Aiming for more expressive sound technology
Caren, who is passionate about music and art technology, believes the model will allow artists to better convey sound to computer systems, and allow filmmakers and other content creators to generate more subtle AI sounds tailored to specific contexts. We hope to be able to support you in this way. It also allows musicians to quickly search sound databases by imitating noises that are difficult to describe, such as with text prompts.
Meanwhile, Cullen, Chandra and Marr are examining the model’s impact in other areas, including language development, how young children learn to speak, and even imitative behavior in birds such as parrots and songbirds. .
The team still has work to do on the current iteration of the model. There were issues with some consonants, such as “z,” and the impression of some sounds, such as the bee’s wing sound, was inaccurate. And we still can’t reproduce how humans imitate sounds, such as speech, music, or heartbeats, which are imitated differently in each language.
Robert Hawkins, a professor of linguistics at Stanford University, says that some languages have onomatopoeia, or the sound that imitates what they express, but not perfectly, such as the sound “meow,” which very imprecisely resembles the sound a cat makes. He states that there are many words that have not been reproduced. “The process from a real cat’s cry to words like ‘meow’ reveals much about the complex interplay between physiology, social reasoning and communication in the evolution of language.” , said Hawkins, who was not involved.

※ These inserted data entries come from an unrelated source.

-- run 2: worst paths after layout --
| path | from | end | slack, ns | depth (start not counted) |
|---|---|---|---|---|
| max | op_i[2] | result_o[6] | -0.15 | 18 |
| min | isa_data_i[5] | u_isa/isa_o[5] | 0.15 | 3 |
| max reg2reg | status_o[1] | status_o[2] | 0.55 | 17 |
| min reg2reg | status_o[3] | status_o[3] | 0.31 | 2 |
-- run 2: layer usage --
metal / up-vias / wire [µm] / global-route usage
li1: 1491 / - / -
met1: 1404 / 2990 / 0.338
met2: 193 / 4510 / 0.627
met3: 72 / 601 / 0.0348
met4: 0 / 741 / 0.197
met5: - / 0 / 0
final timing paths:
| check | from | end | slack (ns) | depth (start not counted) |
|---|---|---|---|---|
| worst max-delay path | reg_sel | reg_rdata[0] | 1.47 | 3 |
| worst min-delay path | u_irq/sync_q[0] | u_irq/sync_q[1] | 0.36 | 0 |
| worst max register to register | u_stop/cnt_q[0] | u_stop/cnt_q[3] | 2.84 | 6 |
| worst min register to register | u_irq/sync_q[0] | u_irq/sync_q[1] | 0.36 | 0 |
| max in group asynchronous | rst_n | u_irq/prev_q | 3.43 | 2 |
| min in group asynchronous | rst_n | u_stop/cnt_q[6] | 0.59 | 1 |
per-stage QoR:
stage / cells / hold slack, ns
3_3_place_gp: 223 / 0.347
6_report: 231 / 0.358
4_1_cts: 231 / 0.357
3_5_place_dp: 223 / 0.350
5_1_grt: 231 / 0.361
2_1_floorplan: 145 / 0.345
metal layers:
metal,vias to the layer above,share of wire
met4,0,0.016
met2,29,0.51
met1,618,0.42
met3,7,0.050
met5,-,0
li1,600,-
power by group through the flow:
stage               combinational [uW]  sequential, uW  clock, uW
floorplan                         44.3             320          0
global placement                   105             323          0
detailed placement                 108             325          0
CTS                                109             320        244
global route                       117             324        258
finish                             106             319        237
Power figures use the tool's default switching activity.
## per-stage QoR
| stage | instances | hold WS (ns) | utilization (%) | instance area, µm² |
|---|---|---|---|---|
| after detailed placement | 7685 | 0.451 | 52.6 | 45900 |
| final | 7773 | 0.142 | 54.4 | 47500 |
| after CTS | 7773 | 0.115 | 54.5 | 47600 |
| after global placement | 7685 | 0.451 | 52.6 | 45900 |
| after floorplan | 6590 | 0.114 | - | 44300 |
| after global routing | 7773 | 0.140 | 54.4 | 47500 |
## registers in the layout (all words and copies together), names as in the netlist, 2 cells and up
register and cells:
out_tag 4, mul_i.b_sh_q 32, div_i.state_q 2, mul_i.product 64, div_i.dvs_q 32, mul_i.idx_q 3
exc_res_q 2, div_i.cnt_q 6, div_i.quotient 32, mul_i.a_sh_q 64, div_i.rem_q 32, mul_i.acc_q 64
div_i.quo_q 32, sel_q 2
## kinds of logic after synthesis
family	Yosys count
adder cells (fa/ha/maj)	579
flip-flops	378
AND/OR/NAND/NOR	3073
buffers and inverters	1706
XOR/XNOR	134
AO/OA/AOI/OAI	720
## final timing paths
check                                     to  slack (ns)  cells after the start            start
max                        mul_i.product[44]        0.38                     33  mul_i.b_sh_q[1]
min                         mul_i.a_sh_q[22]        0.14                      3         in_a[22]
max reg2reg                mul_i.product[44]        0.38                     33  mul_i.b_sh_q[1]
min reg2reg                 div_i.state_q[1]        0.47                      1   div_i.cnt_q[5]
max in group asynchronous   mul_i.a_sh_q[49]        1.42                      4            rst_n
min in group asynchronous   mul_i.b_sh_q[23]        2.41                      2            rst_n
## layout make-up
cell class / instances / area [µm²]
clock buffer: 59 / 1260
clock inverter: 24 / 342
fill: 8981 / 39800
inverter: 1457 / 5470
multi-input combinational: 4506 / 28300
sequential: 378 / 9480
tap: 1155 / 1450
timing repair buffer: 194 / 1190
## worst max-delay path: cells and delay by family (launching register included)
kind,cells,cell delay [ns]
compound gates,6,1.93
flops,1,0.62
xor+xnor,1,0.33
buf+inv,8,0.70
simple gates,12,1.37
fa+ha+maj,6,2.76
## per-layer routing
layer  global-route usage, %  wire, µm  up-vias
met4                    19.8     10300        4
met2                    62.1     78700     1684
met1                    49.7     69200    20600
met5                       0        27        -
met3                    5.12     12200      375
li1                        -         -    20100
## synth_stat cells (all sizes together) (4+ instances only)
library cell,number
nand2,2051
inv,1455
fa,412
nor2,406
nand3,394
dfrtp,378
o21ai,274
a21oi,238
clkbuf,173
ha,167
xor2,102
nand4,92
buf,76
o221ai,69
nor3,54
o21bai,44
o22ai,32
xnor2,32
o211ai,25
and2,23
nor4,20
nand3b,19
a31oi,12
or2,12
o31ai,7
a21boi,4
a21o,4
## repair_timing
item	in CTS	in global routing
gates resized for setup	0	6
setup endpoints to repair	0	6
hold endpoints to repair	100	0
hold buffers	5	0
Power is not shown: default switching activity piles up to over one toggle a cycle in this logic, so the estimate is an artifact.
[src/rtl/esc_pkg.sv]
package esc_pkg;

    localparam int BYTE_W = 8;
    localparam int TIME_W = 32;
    localparam int NBYTES = TIME_W / BYTE_W;
    localparam logic [TIME_W-1:0] EPOCH_SHIFT = 32'd2082844800;

    typedef logic [TIME_W-1:0] secs_t;
    typedef logic [BYTE_W-1:0] byte_t;

    typedef enum logic {
        OP_READ = 1'b0,
        OP_SET  = 1'b1
    } op_e;

    // Outcome of a closed command
    typedef struct packed {
        logic read_ok;
        logic set_ok;
        logic bad_len;
    } verdict_t;

    function automatic byte_t high_byte(secs_t v);
        return v[TIME_W-1 -: BYTE_W];
    endfunction

    function automatic secs_t to_1904(secs_t unix_secs);
        return unix_secs + EPOCH_SHIFT;
    endfunction

endpackage

[src/rtl/esc_second_gen.sv]
module esc_second_gen
    import esc_pkg::*;
#(
    parameter int CLK_PER_SEC = 200_000_000
) (
    input  logic  clk,
    input  logic  rst,
    output secs_t up_sec,
    output secs_t up_next,
    output logic  tick
);
    localparam int PW = (CLK_PER_SEC > 1) ? $clog2(CLK_PER_SEC) : 1;
    localparam logic [PW-1:0] LAST = PW'(CLK_PER_SEC - 1);

    logic [PW-1:0] phase;
    logic          boundary;

    // Fixed-modulus divider: every second is exactly CLK_PER_SEC cycles
    assign boundary = (phase == LAST);
    assign up_next  = boundary ? up_sec + 1'b1 : up_sec;

    always_ff @(posedge clk) begin
        if (rst) begin
            phase  <= '0;
            up_sec <= '0;
            tick   <= 1'b0;
        end else begin
            phase  <= boundary ? '0 : phase + 1'b1;
            up_sec <= up_next;
            tick   <= boundary;
        end
    end
endmodule

[src/rtl/esc_cmd_collect.sv]
module esc_cmd_collect
    import esc_pkg::*;
(
    input  logic     clk,
    input  logic     rst,
    input  logic     cmd_start,
    input  logic     cmd_op,
    input  logic     arg_valid,
    input  byte_t    arg_byte,
    input  logic     cmd_end,
    output verdict_t verdict,
    output secs_t    arg_word
);
    localparam int CW = $clog2(NBYTES + 2);
    localparam logic [CW-1:0] CNT_MAX = CW'(NBYTES + 1);
    localparam logic [CW-1:0] CNT_SET = CW'(NBYTES);

    logic          open_q;
    op_e           op_q;
    logic [CW-1:0] cnt_q;
    secs_t         word_q;
    logic          closing;

    assign closing  = cmd_end && open_q;
    assign arg_word = word_q;

    always_comb begin
        verdict = '0;
        if (closing) begin
            verdict.read_ok = (op_q == OP_READ) && (cnt_q == '0);
            verdict.set_ok  = (op_q == OP_SET)  && (cnt_q == CNT_SET);
            verdict.bad_len = !verdict.read_ok && !verdict.set_ok;
        end
    end

    always_ff @(posedge clk) begin
        if (rst) begin
            open_q <= 1'b0;
            op_q   <= OP_READ;
            cnt_q  <= '0;
            word_q <= '0;
        end else if (closing) begin
            open_q <= 1'b0;
        end else if (cmd_start) begin
            open_q <= 1'b1;
            op_q   <= op_e'(cmd_op);
            cnt_q  <= '0;
            word_q <= '0;
        end else if (arg_valid && open_q) begin
            word_q <= {word_q[TIME_W-BYTE_W-1:0], arg_byte};
            if (cnt_q != CNT_MAX) begin
                cnt_q <= cnt_q + 1'b1;
            end
        end
    end
endmodule

[src/rtl/esc_rsp_shift.sv]
module esc_rsp_shift
    import esc_pkg::*;
(
    input  logic  clk,
    input  logic  rst,
    input  logic  load,
    input  secs_t word,
    output logic  rsp_valid,
    output byte_t rsp_byte,
    output logic  rsp_last
);
    localparam int RW = (NBYTES > 2) ? $clog2(NBYTES) : 1;
    localparam logic [RW-1:0] REM_INIT = RW'(NBYTES - 1);

    secs_t         pend_q;
    logic [RW-1:0] rem_q;

    always_ff @(posedge clk) begin
        if (rst) begin
            pend_q    <= '0;
            rem_q     <= '0;
            rsp_valid <= 1'b0;
            rsp_byte  <= '0;
            rsp_last  <= 1'b0;
        end else if (load) begin
            rsp_valid <= 1'b1;
            rsp_byte  <= high_byte(word);
            pend_q    <= word << BYTE_W;
            rem_q     <= REM_INIT;
            rsp_last  <= (NBYTES == 1);
        end else if (rem_q != '0) begin
            rsp_valid <= 1'b1;
            rsp_byte  <= high_byte(pend_q);
            pend_q    <= pend_q << BYTE_W;
            rem_q     <= rem_q - 1'b1;
            rsp_last  <= (rem_q == RW'(1));
        end else begin
            rsp_valid <= 1'b0;
            rsp_last  <= 1'b0;
        end
    end
endmodule

[src/rtl/epoch_seconds_clock.sv]
module epoch_seconds_clock
    import esc_pkg::*;
#(
    parameter int CLK_PER_SEC = 200_000_000
) (
    input  logic        clk,
    input  logic        rst,
    input  logic [31:0] init_unix,
    input  logic        cmd_start,
    input  logic        cmd_op,
    input  logic        arg_valid,
    input  logic [7:0]  arg_byte,
    input  logic        cmd_end,
    output logic [31:0] time_now,
    output logic        tick,
    output logic        rsp_valid,
    output logic [7:0]  rsp_byte,
    output logic        rsp_last,
    output logic        reject
);
    secs_t    up_sec;
    secs_t    up_next;
    secs_t    offset;
    secs_t    arg_word;
    verdict_t verd;

    esc_second_gen #(.CLK_PER_SEC(CLK_PER_SEC)) u_sec (
        .clk     (clk),
        .rst     (rst),
        .up_sec  (up_sec),
        .up_next (up_next),
        .tick    (tick)
    );

    esc_cmd_collect u_cmd (
        .clk       (clk),
        .rst       (rst),
        .cmd_start (cmd_start),
        .cmd_op    (cmd_op),
        .arg_valid (arg_valid),
        .arg_byte  (arg_byte),
        .cmd_end   (cmd_end),
        .verdict   (verd),
        .arg_word  (arg_word)
    );

    assign time_now = up_sec + offset;

    // Offset is taken against the uptime of the next cycle, so a set
    // coinciding with a second boundary still lands exactly.
    always_ff @(posedge clk) begin
        if (rst) begin
            offset <= to_1904(init_unix);
            reject <= 1'b0;
        end else begin
            if (verd.set_ok) begin
                offset <= arg_word - up_next;
            end
            reject <= verd.bad_len;
        end
    end

    esc_rsp_shift u_rsp (
        .clk       (clk),
        .rst       (rst),
        .load      (verd.read_ok),
        .word      (time_now),
        .rsp_valid (rsp_valid),
        .rsp_byte  (rsp_byte),
        .rsp_last  (rsp_last)
    );
endmodule

[config.mk]
export PLATFORM = sky130hd
export DESIGN_NAME = epoch_seconds_clock
export DESIGN_NICKNAME = d
export VERILOG_FILES = /design/src/rtl/esc_pkg.sv /design/src/rtl/esc_second_gen.sv /design/src/rtl/esc_cmd_collect.sv /design/src/rtl/esc_rsp_shift.sv /design/src/rtl/epoch_seconds_clock.sv
export SDC_FILE = /design/constraint.sdc
export NUM_CORES = 1
export LEC_CHECK = 0
export BUFFER_PORTS_ARGS = -buffer_cell sky130_fd_sc_hd__buf_4
export CAP_MARGIN = 30
export CORE_MARGIN = 2
export CORE_UTILIZATION = 45
export DETAILED_ROUTE_END_ITERATION = 8
export SLEW_MARGIN = 20
export SYNTH_ARGS = -nofsm -noshare
export SYNTH_HDL_FRONTEND = slang
export SYNTH_SLANG_ARGS = --single-unit
[constraint.sdc]
create_clock -name clk -period 10.9 [get_ports clk]
set_input_delay 0.545 -clock clk [delete_from_list [all_inputs] [get_ports clk]]
set_output_delay 0.545 -clock clk [all_outputs]
set_load 0.05 [all_outputs]
==> run_results.csv, run 1 <==
group,metric,value,unit
outcome,status,"completed",
sta,timing.hold.ws,0.3326,ns
worst_setup_path,crit_required,11.09,ns
route,drtPass1Iterations,5,
clock_network,clk_latency,0.44,ns
sta,finalSetupViolCount,0,
sta,hold_viol,0,
floorplanning,die_y,159.9,um
yosys,yosysSeqAreaShare,33.49,%
yosys,syn_nets,1411,
worst_setup_path,crit_start,"u_sec.phase[0]",
clock_network,cts_setup_buffers,0,
worst_setup_path,cp-end-kind,"flip-flop",
pwr,ir_drop,0.00009569,V
floorplanning,start_util,45.38,%
route,via_per_inst,5.465,
worst_setup_path,critPathCapture,"offset[23]",
hold_path,hold_start,"cmd_start",
global_route,grt_pass1_wl,46020,um
yosys,ys_ff_latch,167,
yosys,synth_top_family_by_area,"simple AND/OR/NAND/NOR gates",
cells_and_area,fill_cells,2326,
cells_and_area,syn_to_final_growth,14.62,%
clock_network,cts.path.max_buffers,2,
yosys,synth_compound_area_share,16.36,%
clock_network,cts_sinks,167,
route,num_vias,9324,
sta,period_share,52.57,%
yosys,postSynth.asyncResetShare,0,%
sta,rsz0062_at_grt,"false",
cells_and_area,layout.nets,1471,
sta,min_period,5.730,ns
place,dp.cells,1673,
yosys,synth-xor-area-share,12.74,%
place,dp_hpwl,21950,um
worst_setup_path,r2r-end,"offset[23]",
floorplanning,fp.coreArea,24110,um^2
global_route,groute.usage.overall,22.44,%
place,post-place-ws,5.203,ns
global_route,grt_start_max_net_pins,71,
yosys,ys_types,82,
floorplanning,ioPinCount,90,
clock_network,path_clk_slew,0.07,ns
yosys,synth_adder_area_share,7.881,%
sta,worst_pin_slew,0.7129,ns
hold_path,holdPathStages,2,
clock_network,htree_levels,4,
cells_and_area,postLayoutCoreUtil,52.01,%
floorplanning,num_rows,57,
sta,slew_headroom,52.47,%
route,drt-total-wl,28460,um
sta,fin_skew,0.01170,ns
yosys,synth_cells,1310,
yosys,synth-simple-area-share,22.70,%
place,place_congestion,0.9062,
place,placedInstanceArea,11860,um^2
sta,maxSlewViolCount,0,
cells_and_area,n_antenna_cell,0,
cells_and_area,seq_area,3664,um^2
worst_setup_path,rr_worst_depth,19,
yosys,synth_edf_count,32,
clock_network,cts_buffers,17,
hold_path,hold_path_class,"primary input to flip-flop",
yosys,ys.flop_type,"dfxtp_1",
cells_and_area,multiInputGateArea,6874,um^2
route,drc_errors,0,
global_route,overflow,0,
clock_network,post_cts_resized,0,
flow_run,drv_cap,0,
global_route,grt_pass1_vias,8730,
worst_setup_path,startpoint_type,"flip-flop",
pwr,leakagePower,5.075,nW
worst_setup_path,cp_max_fo,13,
sta,fmax,174.5,MHz
route,drtIter0Drc,676,
cells_and_area,fin_cells,1706,
worst_setup_path,worstSetupPathType,"flip-flop to flip-flop",
cells_and_area,layout-drive-gt1-share,12.16,%
worst_setup_path,cp_data_arrival_time,5.92,ns
floorplanning,die_w,159.9,um
worst_setup_path,r2r_slack,5.17,ns
place,port_buffers,89,
clock_network,cts_tree,"yes",
sta,finalSetupTns,0,ns
global_route,antenna_found_initial,0,
yosys,syn_avg_cell_area,8.351,um^2
cells_and_area,stdcell_area,12540,um^2
clock_network,cts_hold_buf,0,
pwr,finalPower,1.756,mW
route,routedWlPerCell,16.68,um
pwr,p_per_area,140.1,nW/um^2
yosys,synthMuxAreaShare,3.054,%
clock_network,cts_root_buf,"clkbuf_16",
worst_setup_path,r2r-start,"u_sec.phase[0]",
sta,timing.final.ws_setup,5.170,ns
route,ant_nets,0,
yosys,syn_area,10940,um^2
floorplanning,dieArea,25570,um^2
yosys,yosys_warnings,0,
worst min path at each step:
stage,to,slack (ns)
after floorplan,u_sec.phase[0],0.43
after global placement,u_sec.phase[0],0.45
after detailed placement,u_sec.phase[0],0.45
after CTS,u_cmd.cnt_q[0],0.33
after global routing,u_cmd.cnt_q[0],0.33
final,u_cmd.cnt_q[0],0.33
worst max-delay path, cell delays in order, from the launching register on:
cell,delay (ns)
dfxtp_1,0.37
ha_1,0.21
nand3_1,0.12
or4_1,0.87
or2_1,0.46
xnor2_1,0.19
ha_1,0.22
nor2b_1,0.10
o21ai_0,0.10
a21oi_1,0.27
o31ai_1,0.17
a21oi_1,0.23
o22ai_1,0.13
a21oi_1,0.29
o21ai_0,0.22
a211oi_2,0.30
nor2_1,0.16
maj3_1,0.40
or4b_1,0.49
and3_1,0.17
final cells by class:
cell class / instances / share of cell area, %
clock buffer: 18 / 3.592
clock inverter: 13 / 1.537
inverter: 48 / 1.437
multi-input combinational: 1037 / 54.82
sequential: 167 / 29.22
tap: 324 / 3.233
timing repair buffer: 99 / 6.157
registers in the layout, indices dropped and copies added (netlist names):
| register | count |
|---|---|
| u_sec.tick | 1 |
| u_rsp.rsp_last | 1 |
| u_cmd.open_q | 1 |
| u_rsp.rsp_valid | 1 |
| u_cmd.op_q | 1 |
| u_cmd.cnt_q | 3 |
| u_rsp.rem_q | 2 |
| u_rsp.rsp_byte | 8 |
| u_sec.up_sec | 32 |
| reject | 1 |
| offset | 32 |
| u_cmd.arg_word | 32 |
| u_sec.phase | 28 |
| u_rsp.pend_q | 24 |
cells by family (layout without fill, tap and decap cells):
logic type | Yosys count | count (layout)
xor+xnor | 156 | 156
simple gates | 500 | 500
mux | 33 | 33
fa+ha+maj | 70 | 70
buf+inv | 106 | 178
compound gates | 278 | 278
flops | 167 | 167
routing by layer:
layer / track usage (%) / vias up / part of all wire (%)
li1: - / 4784 / -
met2: 35.52 / 164 / 45
met3: 4.078 / 32 / 4.1
met5: 0 / - / 0
met4: 6.347 / 0 / 1.9
met1: 31.43 / 4344 / 49
power breakdown:
group	internal (mW)	switching [mW]	total [mW]
registers	0.668	0.0185	0.686
logic	0.157	0.245	0.402
clock network	0.400	0.268	0.668
total	1.22	0.531	1.76
cells in the mapped netlist, types with 4 or more instances:
| master | instances | area, um^2 |
|---|---|---|
| dfxtp_1 | 135 | 2703 |
| nor2_1 | 133 | 499.2 |
| nand2_1 | 130 | 488.0 |
| a21oi_1 | 90 | 450.4 |
| xnor2_1 | 87 | 762.0 |
| nand3_1 | 77 | 385.4 |
| xor2_1 | 67 | 586.8 |
| ha_1 | 53 | 663.1 |
| o21ai_0 | 52 | 260.3 |
| inv_1 | 47 | 176.4 |
| clkbuf_1 | 43 | 161.4 |
| a211oi_1 | 35 | 262.8 |
| edfxtp_1 | 32 | 960.9 |
| mux2i_1 | 30 | 300.3 |
| nor3_1 | 26 | 130.1 |
| a21o_1 | 22 | 165.2 |
| and3_1 | 21 | 131.4 |
| nand4_1 | 17 | 106.4 |
| and2_1 | 13 | 81.33 |
| buf_1 | 13 | 48.80 |
| nand2b_1 | 13 | 81.33 |
| or3_1 | 11 | 68.82 |
| maj3_1 | 10 | 100.1 |
| o31ai_1 | 9 | 67.56 |
| a31oi_1 | 8 | 50.05 |
| and4_1 | 8 | 70.07 |
| nor2b_1 | 8 | 50.05 |
| nor4_1 | 7 | 43.79 |
| o21bai_1 | 6 | 45.04 |
| or2_2 | 6 | 37.54 |
| or4_1 | 6 | 45.04 |
| a21boi_0 | 5 | 37.54 |
| o21a_1 | 5 | 37.54 |
| a31o_2 | 4 | 35.03 |
| maj3_2 | 4 | 45.04 |
| o211ai_1 | 4 | 30.03 |
cell usage in the layout, fill, tap and decap left out, drive strengths merged, types with 15 or more instances in the layout:
cell type	netlist	layout
a211oi	36	36
a21o	22	22
a21oi	91	91
and3	21	21
buf	15	99
clkbuf	43	18
dfxtp	135	135
edfxtp	32	32
ha	53	53
inv	48	52
maj3	15	15
mux2i	30	30
nand2	130	130
nand3	77	77
nand4	17	17
nor2	134	134
nor3	28	28
o21ai	54	54
xnor2	87	87
xor2	67	67
Power figures use the tool's default switching activity.
==> run 2: changes to the inputs <==
--- a/config.mk
+++ b/config.mk
@@ -10,6 +10,7 @@
 export CORE_MARGIN = 2
 export CORE_UTILIZATION = 45
 export DETAILED_ROUTE_END_ITERATION = 8
+export PLACE_DENSITY = 0.65
 export SLEW_MARGIN = 20
 export SYNTH_ARGS = -nofsm -noshare
 export SYNTH_HDL_FRONTEND = slang
==> constraint.sdc (replaced) <==
create_clock -name clk -period 5.1 [get_ports clk]
set_input_delay 0.255 -clock clk [delete_from_list [all_inputs] [get_ports clk]]
set_output_delay 0.255 -clock clk [all_outputs]
set_load 0.05 [all_outputs]
==> run_results.csv, run 2 (synthesis results as in run 1) <==
group,metric,value,unit
cells_and_area,multiInputGateArea,7062,um^2
worst_setup_path,cp_data_arrival_time,5.15,ns
worst_setup_path,r2r_slack,0.12,ns
place,dp_hpwl,21750,um
global_route,groute.usage.overall,21.86,%
hold_path,holdPathStages,2,
hold_path,hold_path_class,"primary input to flip-flop",
outcome,status,"completed",
cells_and_area,final_cell_mix,"134 x buf_4, 133 x dfxtp_1, 131 x nor2_1, 129 x nand2_1, 86 x xnor2_1",
place,port_buffers,89,
cells_and_area,seq_area,3666,um^2
pwr,ir_drop,0.0002448,V
sta,finalSetupViolCount,0,
worst_setup_path,crit_required,5.27,ns
cells_and_area,layout_commonest_cell,"buf_4",
cells_and_area,n_antenna_cell,0,
route,via_per_inst,5.548,
sta,min_period,4.978,ns
floorplanning,ioPinCount,90,
floorplanning,die_y,159.9,um
floorplanning,dieArea,25570,um^2
global_route,grt_pass1_vias,8907,
clock_network,clk_latency,0.44,ns
route,num_vias,9687,
floorplanning,num_rows,57,
cells_and_area,layout-drive-gt1-share,16.81,%
worst_setup_path,startpoint_type,"flip-flop",
pwr,p_per_area,281.3,nW/um^2
route,ant_nets,0,
floorplanning,die_w,159.9,um
route,drc_errors,0,
cells_and_area,syn_to_final_growth,18.41,%
floorplanning,fp.coreArea,24110,um^2
global_route,met2_usage,35.62,%
sta,fmax,200.9,MHz
worst_setup_path,rr_worst_depth,19,
worst_setup_path,r2r-end,"offset[26]",
clock_network,htree_levels,4,
worst_setup_path,worstSetupPathType,"flip-flop to flip-flop",
sta,period_share,97.62,%
sta,hold_viol,0,
global_route,antenna_found_initial,0,
worst_setup_path,cp_max_fo,5,
clock_network,cts_root_buf,"clkbuf_16",
clock_network,path_clk_slew,0.08,ns
route,drtIter0Drc,672,
cells_and_area,layout.nets,1510,
global_route,met3_usage,3.948,%
sta,fin_skew,0.01756,ns
clock_network,cts_hold_buf,0,
hold_path,hold_start,"cmd_start",
global_route,grt_pass1_wl,45110,um
global_route,overflow,0,
sta,maxSlewViolCount,0,
sta,worst_pin_slew,0.7245,ns
route,routedWlPerCell,16.30,um
clock_network,cts_sinks,167,
global_route,use_met1,29.39,%
clock_network,cts_buffers,17,
hold_path,hold_path_end,"u_cmd.cnt_q[0]",
cells_and_area,stdcell_area,12950,um^2
pwr,finalPower,3.643,mW
clock_network,cts.path.max_buffers,2,
global_route,busiest_layer,"met2",
clock_network,cts_tree,"yes",
sta,rsz0062_at_grt,"true",
worst_setup_path,crit_start,"u_sec.phase[11]",
route,drtPass1Iterations,7,
worst_setup_path,r2r-start,"u_sec.phase[11]",
worst_setup_path,cp-end-kind,"flip-flop",
flow_run,drv_cap,0,
cells_and_area,fill_cells,2306,
floorplanning,start_util,45.38,%
sta,slew_headroom,51.70,%
place,placedInstanceArea,12100,um^2
place,place_congestion,0.9420,
pwr,leakagePower,5.283,nW
global_route,grt_start_max_net_pins,73,
route,drt-total-wl,28460,um
run 2: repair_timing:
| action | in CTS | in global routing |
|---|---|---|
| pin swaps | 1 | 20 |
| buffers inserted | 0 | 7 |
| setup endpoints to repair | 8 | 11 |
| resized for setup | 6 | 39 |
run 2: metal layers:
metal | vias to the layer above | wire length (um)
met1 | 4552 | 13330
met2 | 226 | 13070
met5 | - | 0
met4 | 0 | 611
met3 | 45 | 1452
li1 | 4864 | -
run 2: cell type report:
type                       count  area share, %
clock inverter                10         0.6182
tap                          324          3.130
inverter                      48          1.410
sequential                   167          28.30
timing repair buffer         138          8.278
multi-input combinational   1037          54.52
clock buffer                  22          3.748
run 2: where the power goes:
group          switching (mW)  internal, mW  leakage (nW)  total [mW]
registers              0.0420          1.43          1.41        1.47
logic                   0.538         0.376          3.59       0.915
clock network           0.571         0.689         0.280        1.26
run 2: worst max-delay path by stage:
stage / to / slack, ns / cells after the start
floorplan: offset[26] / 0.04 / 21
global placement: offset[23] / -0.02 / 19
detailed placement: offset[23] / -0.12 / 19
CTS: offset[26] / 0.01 / 21
global route: offset[30] / -0.05 / 20
finish: offset[26] / 0.12 / 19
run 2: critical path, stage by stage, from the launching register on:
cell      delay (ns)
dfxtp_2         0.32
or4_4           0.53
or4_4           0.54
or2_4           0.26
xnor2_2         0.14
ha_2            0.20
fa_1            0.39
nor2b_1         0.12
o21ai_1         0.10
a21o_1          0.21
a31oi_4         0.17
maj3_2          0.21
o2111a_1        0.21
nor2_4          0.05
a21oi_2         0.19
a221oi_2        0.09
maj3_4          0.37
a311oi_2        0.34
or4_4           0.19
o211ai_2        0.07
run 2: metrics by stage:
stage	hold WS [ns]	TNS, ns	setup slack (ns)	cells	utilization [%]
4_1_cts	0.02911	0	0.01097	1737	52.64
2_1_floorplan	0.3485	0	0.03611	1310	-
3_3_place_gp	0.4515	-0.02463	-0.02463	1704	50.13
6_report	0.03169	0	0.1215	1746	53.74
5_1_grt	0.02342	-0.1678	-0.04794	1746	53.74
3_5_place_dp	0.4526	-0.4785	-0.1152	1705	50.21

In the CSAIL investigation. “This model presents an interesting step toward formalizing and testing the theory of these processes, and suggests that physical constraints from the human vocal tract and social pressures from communication can explain the distribution of voice imitation. It shows that both are necessary.”
Caren, Chandra, and Ma are joined by two other CSAIL stakeholders: Jonathan Ragan-Kelley, an associate professor in the MIT Department of Electrical Engineering and Computer Science, and Joshua Tenenbaum, an MIT professor of brain and cognitive sciences in the Center for Brains, Minds, and Machines. I wrote this paper. member. Their research was supported in part by the Hertz Foundation and the National Science Foundation. It was announced at SIGGRAPH Asia in early December.